DurableContext wraps side effects, not just observes them

Early designs had a single DurabilityHook that observed LLM calls and tool executions. This fails for Temporal replay: an observation hook cannot prevent a side effect from re-executing during replay.

The solution is DurableContext, which wraps side effects:

pub trait DurableContext: Send + Sync {
    fn execute_llm_call(
        &self,
        request: CompletionRequest,
        options: ActivityOptions,
    ) -> impl Future<Output = Result<CompletionResponse, DurableError>> + Send;

    fn execute_tool(
        &self,
        tool_name: &str,
        input: serde_json::Value,
        ctx: &ToolContext,
        options: ActivityOptions,
    ) -> impl Future<Output = Result<ToolOutput, DurableError>> + Send;
}

When a DurableContext is present, the agentic loop calls through it instead of directly calling the provider or tools. The durable engine (Temporal, Restate, Inngest) can journal the result, and on replay, return the journaled result without re-executing the side effect.

A separate ObservabilityHook trait handles logging, metrics, and telemetry. It returns HookAction (Continue, Skip, or Terminate) but does not wrap execution.

RPITIT native async traits

neuron uses Rust 2024 edition with native impl Future return types in traits (RPITIT). There is no #[async_trait] anywhere in the codebase:

pub trait Provider: Send + Sync {
    fn complete(
        &self,
        request: CompletionRequest,
    ) -> impl Future<Output = Result<CompletionResponse, ProviderError>> + Send;
}

This avoids the heap allocation that #[async_trait] forces (one Box::pin per call). The trade-off is that these traits are not object-safe – you must use generics, not dyn Provider.
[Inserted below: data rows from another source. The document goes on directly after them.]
This design comes from an exercise in tuning for small area, a short achievable clock period and few clock cycles on the open sky130 flow, not from production work.
The RTL was checked by simulation tests, not by an equivalence proof against the original design.

==> flow/design.v <==
package mul_div_unit_pkg;
  localparam logic [3:0] MDU_NONE  = 4'h0;
  localparam logic [3:0] MDU_MULT  = 4'h1;
  localparam logic [3:0] MDU_MULTU = 4'h2;
  localparam logic [3:0] MDU_DIV   = 4'h3;
  localparam logic [3:0] MDU_DIVU  = 4'h4;
  localparam logic [3:0] MDU_MFHI  = 4'h5;
  localparam logic [3:0] MDU_MFLO  = 4'h6;
  localparam logic [3:0] MDU_MTHI  = 4'h7;
  localparam logic [3:0] MDU_MTLO  = 4'h8;
  typedef enum logic [0:0] {StIdle, StRun} mdu_state_e;
endpackage
import mul_div_unit_pkg::*;
module mdu_arith
(
  input  logic [3:0]  op,
  input  logic [31:0] rs_data,
  input  logic [31:0] rt_data,
  output logic [31:0] hi_n,
  output logic [31:0] lo_n,
  output logic        div_hold
);
  function automatic logic is_mul_op(input logic [3:0] o);
    is_mul_op = (o == MDU_MULT) || (o == MDU_MULTU);
  endfunction
  function automatic logic is_div_op(input logic [3:0] o);
    is_div_op = (o == MDU_DIV) || (o == MDU_DIVU);
  endfunction
  logic        signed_op;
  logic        a_neg;
  logic        b_neg;
  logic [31:0] a_mag;
  logic [31:0] b_mag;
  logic [31:0] b_safe;
  logic [31:0] q_mag;
  logic [31:0] r_mag;
  logic [63:0] prod;
  always_comb begin
    signed_op = (op == MDU_MULT) || (op == MDU_DIV);
    a_neg     = signed_op & rs_data[31];
    b_neg     = signed_op & rt_data[31];
    a_mag     = a_neg ? -rs_data : rs_data;
    b_mag     = b_neg ? -rt_data : rt_data;
    prod      = {32'd0, a_mag} * {32'd0, b_mag};
    if (a_neg ^ b_neg) begin
      prod = -prod;
    end
    div_hold  = is_div_op(op) && (rt_data == 32'd0);
    b_safe    = (b_mag == 32'd0) ? 32'd1 : b_mag;
    q_mag     = a_mag / b_safe;
    r_mag     = a_mag % b_safe;
    hi_n      = 32'd0;
    lo_n      = 32'd0;
    if (is_mul_op(op)) begin
      hi_n = prod[63:32];
      lo_n = prod[31:0];
    end else if (is_div_op(op)) begin
      lo_n = (a_neg ^ b_neg) ? -q_mag : q_mag;
      hi_n = a_neg ? -r_mag : r_mag;
    end
  end
endmodule
import mul_div_unit_pkg::*;
module mul_div_unit
#(
  parameter int unsigned MULT_CYCLES = 5,
  parameter int unsigned DIV_CYCLES  = 10
) (
  input  logic        clk,
  input  logic        reset,
  input  logic        start,
  input  logic        cancel,
  input  logic [3:0]  op,
  input  logic [31:0] rs_data,
  input  logic [31:0] rt_data,
  output logic        busy,
  output logic [31:0] read_data
);
  function automatic logic is_mul_op(input logic [3:0] o);
    is_mul_op = (o == MDU_MULT) || (o == MDU_MULTU);
  endfunction
  function automatic logic is_div_op(input logic [3:0] o);
    is_div_op = (o == MDU_DIV) || (o == MDU_DIVU);
  endfunction
  localparam int unsigned MaxCycles = (MULT_CYCLES > DIV_CYCLES) ? MULT_CYCLES : DIV_CYCLES;
  localparam int unsigned CntW      = $clog2(MaxCycles + 1);
  mul_div_unit_pkg::mdu_state_e state_q, state_d;
  logic [CntW-1:0] cnt_q, cnt_d;
  logic [31:0] hi_q, hi_d, lo_q, lo_d;
  logic [31:0] pend_hi_q, pend_hi_d, pend_lo_q, pend_lo_d;
  logic        pend_hold_q, pend_hold_d;
  logic [31:0] hi_n, lo_n;
  logic        div_hold;
  logic        go;
  mdu_arith u_arith (
    .op       (op),
    .rs_data  (rs_data),
    .rt_data  (rt_data),
    .hi_n     (hi_n),
    .lo_n     (lo_n),
    .div_hold (div_hold)
  );
  assign busy = (state_q == StRun);
  assign go   = start & ~cancel & ~busy;
  always_comb begin
    state_d     = state_q;
    cnt_d       = cnt_q;
    hi_d        = hi_q;
    lo_d        = lo_q;
    pend_hi_d   = pend_hi_q;
    pend_lo_d   = pend_lo_q;
    pend_hold_d = pend_hold_q;
    unique case (state_q)
      StIdle: begin
        if (go) begin
          if (is_mul_op(op) || is_div_op(op)) begin
            state_d     = StRun;
            cnt_d       = is_mul_op(op) ? CntW'(MULT_CYCLES) : CntW'(DIV_CYCLES);
            pend_hi_d   = hi_n;
            pend_lo_d   = lo_n;
            pend_hold_d = div_hold;
          end else if (op == MDU_MTHI) begin
            hi_d = rs_data;
          end else if (op == MDU_MTLO) begin
            lo_d = rs_data;
          end
        end
      end
      StRun: begin
        cnt_d = cnt_q - CntW'(1);
        if (cnt_q == CntW'(1)) begin
          state_d = StIdle;
          if (!pend_hold_q) begin
            hi_d = pend_hi_q;
            lo_d = pend_lo_q;
          end
        end
      end
      default: state_d = StIdle;
    endcase
  end
  always_ff @(posedge clk) begin
    if (!reset) begin
      state_q     <= StIdle;
      cnt_q       <= '0;
      hi_q        <= '0;
      lo_q        <= '0;
      pend_hi_q   <= '0;
      pend_lo_q   <= '0;
      pend_hold_q <= 1'b0;
    end else begin
      state_q     <= state_d;
      cnt_q       <= cnt_d;
      hi_q        <= hi_d;
      lo_q        <= lo_d;
      pend_hi_q   <= pend_hi_d;
      pend_lo_q   <= pend_lo_d;
      pend_hold_q <= pend_hold_d;
    end
  end
  always_comb begin
    read_data = 32'd0;
    if (op == MDU_MFHI) begin
      read_data = hi_q;
    end else if (op == MDU_MFLO) begin
      read_data = lo_q;
    end
  end
endmodule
For type-erased dispatch, neuron provides ToolDyn with an explicit Box::pin at the erasure boundary only.

ToolError::ModelRetry for self-correction

Adopted from Pydantic AI’s pattern, ModelRetry lets a tool tell the model to try again with different arguments:

pub enum ToolError {
    NotFound(String),
    InvalidInput(String),
    ExecutionFailed(Box<dyn std::error::Error + Send + Sync>),
    PermissionDenied(String),
    Cancelled,
    ModelRetry(String),  // <-- hint for the model
}

When a tool returns ModelRetry("date must be in YYYY-MM-DD format"), the loop does not propagate this as an error. Instead, it converts the hint into an error tool result and sends it back to the model. The model sees the hint, adjusts its arguments, and calls the tool again.

This keeps self-correction logic out of the tool implementation. The tool just says “try again, here’s why” and the loop handles the retry protocol.
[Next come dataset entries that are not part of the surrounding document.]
What follows belongs to an exercise in optimizing a design on an open flow for small area, a short achievable clock period and few clock cycles per item; a production flow would make more cautious choices.
At most, simulation tests tie the RTL to the original design; equivalence was not proved.
Power figures rest on the tool's default switching activity, not on a simulated workload.

==> inputs of v17 <==
==> flow/design.v <==
`timescale 1ns / 1ps
package bds_pkg;
  localparam logic [14:0] TolLimReset = 15'd10200;   
  localparam logic [15:0] RatioNone   = 16'hFFFF;
  localparam logic [15:0] RatioUnit   = 16'd10000;
endpackage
Server-side context compaction

The Anthropic API supports server-side context management: the client sends a context_management field, and the server may respond with StopReason::Compaction plus a ContentBlock::Compaction summary.
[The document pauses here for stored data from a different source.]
From an optimization exercise on the open Yosys and OpenROAD flow, aimed at small area, a short achievable clock period and few clock cycles; shortcuts taken in it are not production practice.
The RTL was checked by simulation tests, not by an equivalence proof against the original design.

// trialign_top
module trialign_top (
  input  logic                                       CLK,
  input  logic                                       rst,
  input  logic                                       start_i,
  input  logic [trialign_pkg::LEN_A_BITS-1:0]         len_a_i,
  input  logic [trialign_pkg::LEN_BC_BITS-1:0]        len_b_i,
  input  logic [trialign_pkg::LEN_BC_BITS-1:0]        len_c_i,
  input  logic [trialign_pkg::SYM_BITS-1:0]           a_sym_i,
  input  logic [trialign_pkg::SYM_BITS-1:0]           b_sym_i,
  input  logic [trialign_pkg::SYM_BITS-1:0]           c_sym_i,
  input  logic                                       score_ready_i,
  output logic [trialign_pkg::A_ADDR_BITS-1:0]        a_addr_o,
  output logic [trialign_pkg::BC_ADDR_BITS-1:0]       b_addr_o,
  output logic [trialign_pkg::BC_ADDR_BITS-1:0]       c_addr_o,
  output logic                                       busy_o,
  output logic signed [trialign_pkg::SCORE_BITS-1:0]  score_o,
  output logic                                       score_valid_o
);
clock: 24.0 ns
lec_check: 0
abc_area: 1
cap_margin: 10
core_margin: 2
core_utilization: 60
cts_cluster_diameter: 100
cts_cluster_size: 20
place_density: 0.7
slew_margin: 10
standard.sh (not shown) runs the stock make flow with config.mk's settings and CLKGATE_MAP_FILE= SYNTH_SCRIPT=/design/flow/synth_recipe.tcl, a recipe that flattens the netlist after the stock synthesis.
==> flow/flow/run.sh <==
#!/bin/bash
# Layout: the standard flow, except that the port buffers are plain
# buffers (buf_2) instead of the delay cell buffer_ports picks itself, and
# that timing repair aims for 18 ns of setup slack at the 24 ns clock, so
# that it sizes the logic for a shorter achieved period.
set -euo pipefail
export BUFFER_PORTS_ARGS="-buffer_cell sky130_fd_sc_hd__buf_2"
export SETUP_SLACK_MARGIN=18
bash standard.sh > standard.log 2>&1
The baseline completed with no timing, DRC or antenna violations.
Testbench counts at the start, summed over its fixed seeds: cycles 11,251.
Edit:
ABC_AREA = unset   (was 1)
CAP_MARGIN = 40   (was 10)
CORE_UTILIZATION = 30   (was 60)
CTS_BUF_LIST = sky130_fd_sc_hd__clkbuf_4   (was unset)
CTS_CLUSTER_DIAMETER = unset   (was 100)
CTS_CLUSTER_SIZE = unset   (was 20)
PLACE_DENSITY = 0.4   (was 0.7)
SLEW_MARGIN = 40   (was 10)
=> The changed run finished clean. Clock-buffer cell count came out higher by 406. Global-route usage decreases by 16 points. Non-clock buffer count rose by 169. Cell area grows by about 11%. First-iteration DRC count shrinks by about 50%. Synthesized area increases by 1.4%.
Edit:
--- a/flow/flow/run.sh
+++ b/flow/flow/run.sh
@@ -4 +4 @@
-# that timing repair aims for 18 ns of setup slack at the 24 ns clock, so
+# that timing repair aims for 17.5 ns of setup slack at the 24 ns clock, so
@@ -8 +8 @@
-export SETUP_SLACK_MARGIN=18
+export SETUP_SLACK_MARGIN=17.5
ABC_AREA = 1   (was unset)
CORE_UTILIZATION = 60   (was 30)
CTS_BUF_LIST = unset   (was sky130_fd_sc_hd__clkbuf_4)
CTS_CLUSTER_DIAMETER = 100   (was unset)
CTS_CLUSTER_SIZE = 20   (was unset)
PLACE_DENSITY = 0.7   (was 0.4)
Result: Routed wire length drops by about 12%; non-clock buffer count drops by 179; flip-flop and latch count does not change; setup slack is better by 0.47 ns.
Edit:
--- a/flow/flow/run.sh
+++ b/flow/flow/run.sh
@@ -4 +4 @@
-# that timing repair aims for 17.5 ns of setup slack at the 24 ns clock, so
+# that timing repair aims for 18 ns of setup slack at the 24 ns clock, so
@@ -8 +8 @@
-export SETUP_SLACK_MARGIN=17.5
+export SETUP_SLACK_MARGIN=18
ABC_AREA = unset   (was 1)
Utilization goes up by 1.7 points.
First-iteration DRC count falls by about 25%.
Worst setup slack is better by 0.20 ns.
Clock skew rose by 0.0085 ns.
Synthesized area goes up by about 1.4%.
Wire length is lower by 6.7%.
Via count came out lower by 10%.
Cell count shrinks by 18%.
Global-route usage went down by 3.4 points.
Hold slack gets worse by 0.030 ns.
Edit:
ABC_AREA = 1   (was unset)
CORE_UTILIZATION = 50   (was 60)
PLACE_DENSITY = 0.6   (was 0.7)
Outcome:
- The changed run ran to the end with no violations
- worst setup slack got worse by 0.046 ns
- final area came out lower by 3.2%
- core utilization came out lower by 12 points
- synthesized cell count came out higher by about 27%
- hold slack improved by 0.032 ns
- maximum frequency came out lower by 0.76%


== job 101 ==
Starting RTL as in the previous note.
export LEC_CHECK = 0
export CAP_MARGIN = 40
export CORE_MARGIN = 2
export CORE_UTILIZATION = 50
export CTS_CLUSTER_DIAMETER = 100
export CTS_CLUSTER_SIZE = 20
export PLACE_DENSITY = 0.6
export SLEW_MARGIN = 40
create_clock -name core_clock -period 24.0 [get_ports {CLK}]
==> flow/flow/run.sh <==
#!/bin/bash
# Layout: the standard flow, except that the port buffers are plain
# buffers (buf_2) instead of the delay cell buffer_ports picks itself, and
# that timing repair aims for 18 ns of setup slack at the 24 ns clock, so
# that it sizes the logic for a shorter achieved period.
set -euo pipefail
export BUFFER_PORTS_ARGS="-buffer_cell sky130_fd_sc_hd__buf_2"
export SETUP_SLACK_MARGIN=18
bash standard.sh > standard.log 2>&1
Testbench counts of job 101, summed over its fixed seeds: cycles 11,251.
Modified inputs, job 102 compared to job 101
Settings: a change of PLACE_DENSITY from 0.6 to 0.4; a change of CORE_UTILIZATION from 50 to 30; a change of CTS_CLUSTER_SIZE from 20 to 25.
==> comparison <==
Job 101 → job 102: number of antenna violations at the first check in global routing saw a decrease, delay contributed by the slowest stage of the critical path saw an increase, overall die height saw an increase, violation count after the first detailed-route iteration saw a decrease.
Compare job 102 and job 101 | maximum clock rate lower: job 102
Job 102 has starting utilization of the core area below what job 101 had.
Via count delta for job 102 relative to job 101: about 1.1% lower
[compare] base=job 101 new=job 102: area of all placed cells without fillers saw an increase, length of routed met3 wiring shrank by about 34%, overall routed net length climbed about 15%.
Edits applied to the flow inputs when going from job 102 to job 103:
Settings: CTS_CLUSTER_SIZE: 25 -> 26; ABC_AREA: unset -> 1; PLACE_DENSITY: 0.4 -> 0.7; CORE_UTILIZATION: 30 -> 60; CTS_CLUSTER_DIAMETER: 100 -> 80.
==> comparison <==
Job 103: total of clock buffers placed in the layout lower than job 102. Length of routed met2 wiring is higher on job 102.


trialign_top, a different RTL version from the one above (not shown whole).
For scale: ~6,800 cells after synthesis, roughly 57 I/O pins, roughly 62,000 sq um of cells after synthesis.
==> flow/config.mk <==
export PLATFORM = sky130hd
export DESIGN_NAME = trialign_top
export DESIGN_NICKNAME = trialign_top
export VERILOG_FILES = /design/flow/design.v
export SDC_FILE = /design/flow/constraint.sdc
export NUM_CORES = 4
export LEC_CHECK = 0
export CAP_MARGIN = 40
export CORE_MARGIN = 2
export CORE_UTILIZATION = 30
export PLACE_DENSITY = 0.4
export SLEW_MARGIN = 40
==> flow/constraint.sdc <==
create_clock -name core_clock -period 24.0 [get_ports {CLK}]
set_input_delay 4.8000 -clock core_clock [delete_from_list [all_inputs] [get_ports {CLK}]]
set_output_delay 4.8000 -clock core_clock [all_outputs]
set_load 0.01 [all_outputs]
run.sh (not shown) runs the stock make flow with config.mk's settings and CLKGATE_MAP_FILE= SYNTH_SCRIPT=/design/flow/synth_recipe.tcl, a recipe that flattens the netlist after the stock synthesis.
Stock flow here: none of the scripts above is used.
Testbench counts at the start, summed over its fixed seeds: cycles 13,796.
Then changed:
==> flow/flow/run.sh (new file) <==
#!/bin/bash
# Layout: the standard flow, unchanged except that the port buffers are
# plain buffers (buf_2) instead of the delay cell buffer_ports picks itself.
set -euo pipefail
export BUFFER_PORTS_ARGS="-buffer_cell sky130_fd_sc_hd__buf_2"
bash standard.sh > standard.log 2>&1
==> flow/standard.sh (new file) <==
#!/bin/bash
# synth_recipe.tcl (not shown) runs the flow's synth.tcl, then flattens the netlist and writes it again
# the make line also repeats each setting of config.mk as NAME=value (left out here)
make -C /OpenROAD-flow-scripts/flow DESIGN_CONFIG=/design/flow/config.mk WORK_HOME=/design/flow/orfs CLKGATE_MAP_FILE= SYNTH_SCRIPT=/design/flow/synth_recipe.tcl "${@:-finish}"
removed: flow/run.sh
The new run passed the timing, DRC and antenna checks.
Setup slack improved by 0.40 ns.
Synthesized cell count stays the same.
Via count climbs by 0.68%.
Clock-buffer cell count drops by 2.
Clock skew drops by 0.0073 ns.
Register-to-register slack improved by 0.05 ns.


trialign_top with an RTL version that a note above also has.
Size in the first run: about 9300 cells after synthesis, roughly 57 I/O pins, ~67000 um2 of cells after synthesis.
export LEC_CHECK = 0
export ABC_AREA = 1
export CAP_MARGIN = 40
export CORE_MARGIN = 2
export CORE_UTILIZATION = 60
export CTS_CLUSTER_DIAMETER = 100
export CTS_CLUSTER_SIZE = 20
export PLACE_DENSITY = 0.7
export SLEW_MARGIN = 40
create_clock -name core_clock -period 24.0 [get_ports {CLK}]
standard.sh (not shown) runs the stock make flow with config.mk's settings and CLKGATE_MAP_FILE= SYNTH_SCRIPT=/design/flow/synth_recipe.tcl, a recipe that flattens the netlist after the stock synthesis.
==> flow/flow/run.sh <==
#!/bin/bash
# Layout: the standard flow, except that the port buffers are plain
# buffers (buf_2) instead of the delay cell buffer_ports picks itself, and
# that timing repair aims for 18 ns of setup slack at the 24 ns clock, so
# that it sizes the logic for a shorter achieved period.
set -euo pipefail
export BUFFER_PORTS_ARGS="-buffer_cell sky130_fd_sc_hd__buf_2"
export SETUP_SLACK_MARGIN=18
bash standard.sh > standard.log 2>&1
The starting point passed the timing, DRC and antenna checks.
Testbench counts at the start, summed over its fixed seeds: cycles 11,251.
neuron models this with dedicated types:

pub struct ContextManagement {
    pub edits: Vec<ContextEdit>,
}

pub enum ContextEdit {
    Compact { strategy: String },
}

pub enum StopReason {
    EndTurn,
    ToolUse,
    MaxTokens,
    StopSequence,
    ContentFilter,
    Compaction,  // <-- server compacted context
}

pub enum ContentBlock {
    // ...
    Compaction { content: String },
}

When the loop receives StopReason::Compaction, it continues automatically – the server has already compacted the context, and the response contains the compaction summary. Token usage during compaction is tracked per-iteration via UsageIteration.

This is distinct from client-side compaction (the ContextStrategy trait), which the loop manages locally. Both can coexist: the provider handles server-side compaction transparently, while the context strategy handles client-side compaction when needed.